Quien roba el dinero de los contribuyentes, en un país en el que la pobreza ha aumentado en los últimos 15 años, no tendrá escrúpulos que le impidan hacer lo mismo en las urnas. En especial, si cuenta con padrinos poderosos.
El Gobierno de Kenia es uno de los principales aliados de Londres y Washington en el este de África en la denominada «guerra contra el terrorismo». Ocurre algo similar en Nigeria y Etiopía. Los fraudes electorales y otros desmanes peores son perdonados si en fechas posteriores se anuncia la detención de presuntos miembros de Al Qaeda. Como en la guerra fría, África sólo es un tablero secundario en el que sacrificar los peones prescindibles.

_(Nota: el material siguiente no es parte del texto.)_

==> config.mk <==
export PLATFORM = sky130hd
export DESIGN_NAME = wdts_top
export DESIGN_NICKNAME = d
export VERILOG_FILES = /design/src/inc/wdts_pkg.sv /design/src/hw/wdts_top.sv
export SDC_FILE = /design/constraint.sdc
export NUM_CORES = 1
export LEC_CHECK = 0
export ABC_AREA = 1
export BUFFER_PORTS_ARGS = -buffer_cell sky130_fd_sc_hd__buf_2
export CORE_UTILIZATION = 50
export DETAILED_ROUTE_END_ITERATION = 10
export PLACE_DENSITY_LB_ADDON = 0.2
export SLEW_MARGIN = 20
export SYNTH_ARGS = -nofsm -noshare
export SYNTH_HDL_FRONTEND = slang
export SYNTH_SLANG_ARGS = --single-unit
==> constraint.sdc <==
create_clock -name clk_sys_i -period 1.6 [get_ports clk_sys_i]
set_input_delay 0.32 -clock clk_sys_i [delete_from_list [all_inputs] [get_ports clk_sys_i]]
set_output_delay 0.32 -clock clk_sys_i [all_outputs]
set_load 0.1 [all_outputs]
==> src/inc/wdts_pkg.sv <==
// Package for the seconds watchdog: port addresses, event codes, timing.
// Assumes a 50 MHz system clock and a byte-wide I/O port write interface.
package wdts_pkg;
	localparam logic [15:0] WDTS_ADDR_INTERVAL = 16'h0443;
	localparam logic [15:0] WDTS_ADDR_EVENT = 16'h0444;
	localparam logic [7:0] WDTS_EVENT_RESET = 8'h00;
	localparam logic [7:0] WDTS_EVENT_IRQ10 = 8'h01;
	localparam logic [7:0] WDTS_EVENT_IRQ15 = 8'h02;
	localparam logic [7:0] WDTS_EVENT_IRQ11 = 8'h03;
	localparam logic [7:0] WDTS_EVENT_NMI = 8'h04;
	localparam logic [7:0] WDTS_EVENT_RST_VAL = WDTS_EVENT_RESET;
	localparam logic [7:0] WDTS_INTERVAL_RST_VAL = 8'h00;
	localparam int WDTS_CLK_HZ = 50000000;
	localparam int WDTS_TICK_S = 1;
	localparam int WDTS_TICK_CYCLES = WDTS_CLK_HZ * WDTS_TICK_S;
	localparam int WDTS_PULSE_CYCLES = 1;

	typedef struct packed {
		logic sys_reset;
		logic irq10;
		logic irq15;
		logic irq11;
		logic nmi;
	} wdts_event_t;

	typedef enum logic [1:0] {
		WDTS_IDLE = 2'b00,
		WDTS_RUN = 2'b01,
		WDTS_FIRE = 2'b11
	} wdts_state_t;
endpackage

==> src/hw/wdts_top.sv <==
// Seconds watchdog with interval and event-select I/O ports.
// Assumes port writes are synchronous single-cycle strobes on clk_sys_i.
`timescale 1ns/1ps
module wdts_top #(
	parameter int TICK_CYCLES = wdts_pkg::WDTS_TICK_CYCLES
) (
	input wire logic clk_sys_i,
	input wire logic nrst_i,
	input wire logic io_wr_i,
	input wire logic [15:0] io_addr_i,
	input wire logic [7:0] io_wdata_i,
	output wdts_pkg::wdts_event_t event_o,
	output logic running_o,
	output logic [7:0] count_o
);
	import wdts_pkg::*;

	// Core registers and the tick strobe
	logic [7:0] count_q;
	logic [7:0] evsel_q;
	logic [31:0] tick_cnt_q;
	logic tick;
	wdts_state_t state_q;
	// Decoded strobes
	logic wr_interval;
	logic wr_event;
	logic wr_start;
	logic wr_stop;
	logic expire;
	logic fire;
	wdts_event_t fire_sel;
	// One flop per event line
	logic sys_reset_q;
	logic irq10_q;
	logic irq15_q;
	logic irq11_q;
	logic nmi_q;

	// Port address match
	function automatic logic addr_hit(input logic [15:0] a, input logic [15:0] ref_a);
		addr_hit = (a == ref_a);
	endfunction

	// Countdown is live
	function automatic logic is_running(input wdts_state_t st);
		is_running = (st == WDTS_RUN);
	endfunction

	// Event code to event lines, undefined codes select none
	function automatic wdts_event_t ev_decode(input logic [7:0] code);
		wdts_event_t ev;
		ev = '0;
		case (code)
			WDTS_EVENT_RESET: ev.sys_reset = 1'b1;
			WDTS_EVENT_IRQ10: ev.irq10 = 1'b1;
			WDTS_EVENT_IRQ15: ev.irq15 = 1'b1;
			WDTS_EVENT_IRQ11: ev.irq11 = 1'b1;
			WDTS_EVENT_NMI: ev.nmi = 1'b1;
			default: ev = '0;
		endcase
		ev_decode = ev;
	endfunction

	// Port write decode
	assign wr_interval = io_wr_i && addr_hit(io_addr_i, WDTS_ADDR_INTERVAL);
	assign wr_event = io_wr_i && addr_hit(io_addr_i, WDTS_ADDR_EVENT);
	assign wr_start = wr_interval && (io_wdata_i != 8'h00);
	assign wr_stop = wr_interval && (io_wdata_i == 8'h00);

	// Second boundary and expiry
	assign tick = (tick_cnt_q == 32'(TICK_CYCLES - 1));
	assign expire = is_running(state_q) && tick && (count_q == 8'h01);

	// An interval write in the fire cycle takes precedence and cancels the pulse
	assign fire = (state_q == WDTS_FIRE) && !wr_interval;
	assign fire_sel = ev_decode(evsel_q);

	// Event select register
	always_ff @(posedge clk_sys_i or negedge nrst_i) begin
		if (!nrst_i) begin
			evsel_q <= WDTS_EVENT_RST_VAL;
		end else if (wr_event) begin
			evsel_q <= io_wdata_i;
		end
	end

	// One-second prescaler, realigned on every interval write so the first second is full
	always_ff @(posedge clk_sys_i or negedge nrst_i) begin
		if (!nrst_i) begin
			tick_cnt_q <= 32'h0000_0000;
		end else if (wr_interval || tick || !is_running(state_q)) begin
			tick_cnt_q <= 32'h0000_0000;
		end else begin
			tick_cnt_q <= tick_cnt_q + 32'h0000_0001;
		end
	end

	// Countdown state
	always_ff @(posedge clk_sys_i or negedge nrst_i) begin
		if (!nrst_i) begin
			state_q <= WDTS_IDLE;
		end else if (wr_stop) begin
			state_q <= WDTS_IDLE;
		end else if (wr_start) begin
			state_q <= WDTS_RUN;
		end else begin
			case (state_q)
				WDTS_RUN: begin
					if (expire) begin
						state_q <= WDTS_FIRE;
					end
				end
				WDTS_FIRE: begin
					state_q <= WDTS_IDLE;
				end
				default: begin
					state_q <= WDTS_IDLE;
				end
			endcase
		end
	end

	// Remaining seconds, a write beats a tick in the same cycle
	always_ff @(posedge clk_sys_i or negedge nrst_i) begin
		if (!nrst_i) begin
			count_q <= WDTS_INTERVAL_RST_VAL;
		end else if (wr_interval) begin
			count_q <= io_wdata_i;
		end else if (is_running(state_q) && tick) begin
			count_q <= count_q - 8'h01;
		end
	end

	// System reset request, one cycle
	always_ff @(posedge clk_sys_i or negedge nrst_i) begin
		if (!nrst_i) begin
			sys_reset_q <= 1'b0;
		end else if (fire && fire_sel.sys_reset) begin
			sys_reset_q <= 1'b1;
		end else begin
			sys_reset_q <= 1'b0;
		end
	end

	// First interrupt line, one cycle
	always_ff @(posedge clk_sys_i or negedge nrst_i) begin
		if (!nrst_i) begin
			irq10_q <= 1'b0;
		end else if (fire && fire_sel.irq10) begin
			irq10_q <= 1'b1;
		end else begin
			irq10_q <= 1'b0;
		end
	end

	// Second interrupt line, one cycle
	always_ff @(posedge clk_sys_i or negedge nrst_i) begin
		if (!nrst_i) begin
			irq15_q <= 1'b0;
		end else if (fire && fire_sel.irq15) begin
			irq15_q <= 1'b1;
		end else begin
			irq15_q <= 1'b0;
		end
	end

	// Third interrupt line, one cycle
	always_ff @(posedge clk_sys_i or negedge nrst_i) begin
		if (!nrst_i) begin
			irq11_q <= 1'b0;
		end else if (fire && fire_sel.irq11) begin
			irq11_q <= 1'b1;
		end else begin
			irq11_q <= 1'b0;
		end
	end

	// Non-maskable interrupt, one cycle
	always_ff @(posedge clk_sys_i or negedge nrst_i) begin
		if (!nrst_i) begin
			nmi_q <= 1'b0;
		end else if (fire && fire_sel.nmi) begin
			nmi_q <= 1'b1;
		end else begin
			nmi_q <= 1'b0;
		end
	end

	// Running flag
	always_ff @(posedge clk_sys_i or negedge nrst_i) begin
		if (!nrst_i) begin
			running_o <= 1'b0;
		end else begin
			running_o <= is_running(state_q);
		end
	end

	// Remaining seconds shown to the host
	always_ff @(posedge clk_sys_i or negedge nrst_i) begin
		if (!nrst_i) begin
			count_o <= 8'h00;
		end else begin
			count_o <= count_q;
		end
	end

	// Event lines in struct order, each straight from its flop
	assign event_o = {sys_reset_q, irq10_q, irq15_q, irq11_q, nmi_q};
endmodule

Para unos la prioridad es la amenaza del terrorismo, para otros, el caso de España en Guinea Ecuatorial, los intereses de las empresas petrolíferas.
El horror adormece las conciencias y provoca agudos ataques de amnesia. Ahora todos hablan de los efectos perniciosos del tribalismo, del odio desatado entre kikuyus y luos, como si fueran hechos irreversibles ante los que poco podemos hacer. En realidad, mucho antes de que una turba incendiara esa iglesia de Kenia en la que perecieron mujeres y niños, podríamos haber apagado el fuego. No rebusquemos entre las cenizas las razones de la tragedia. No están tan lejos de casa.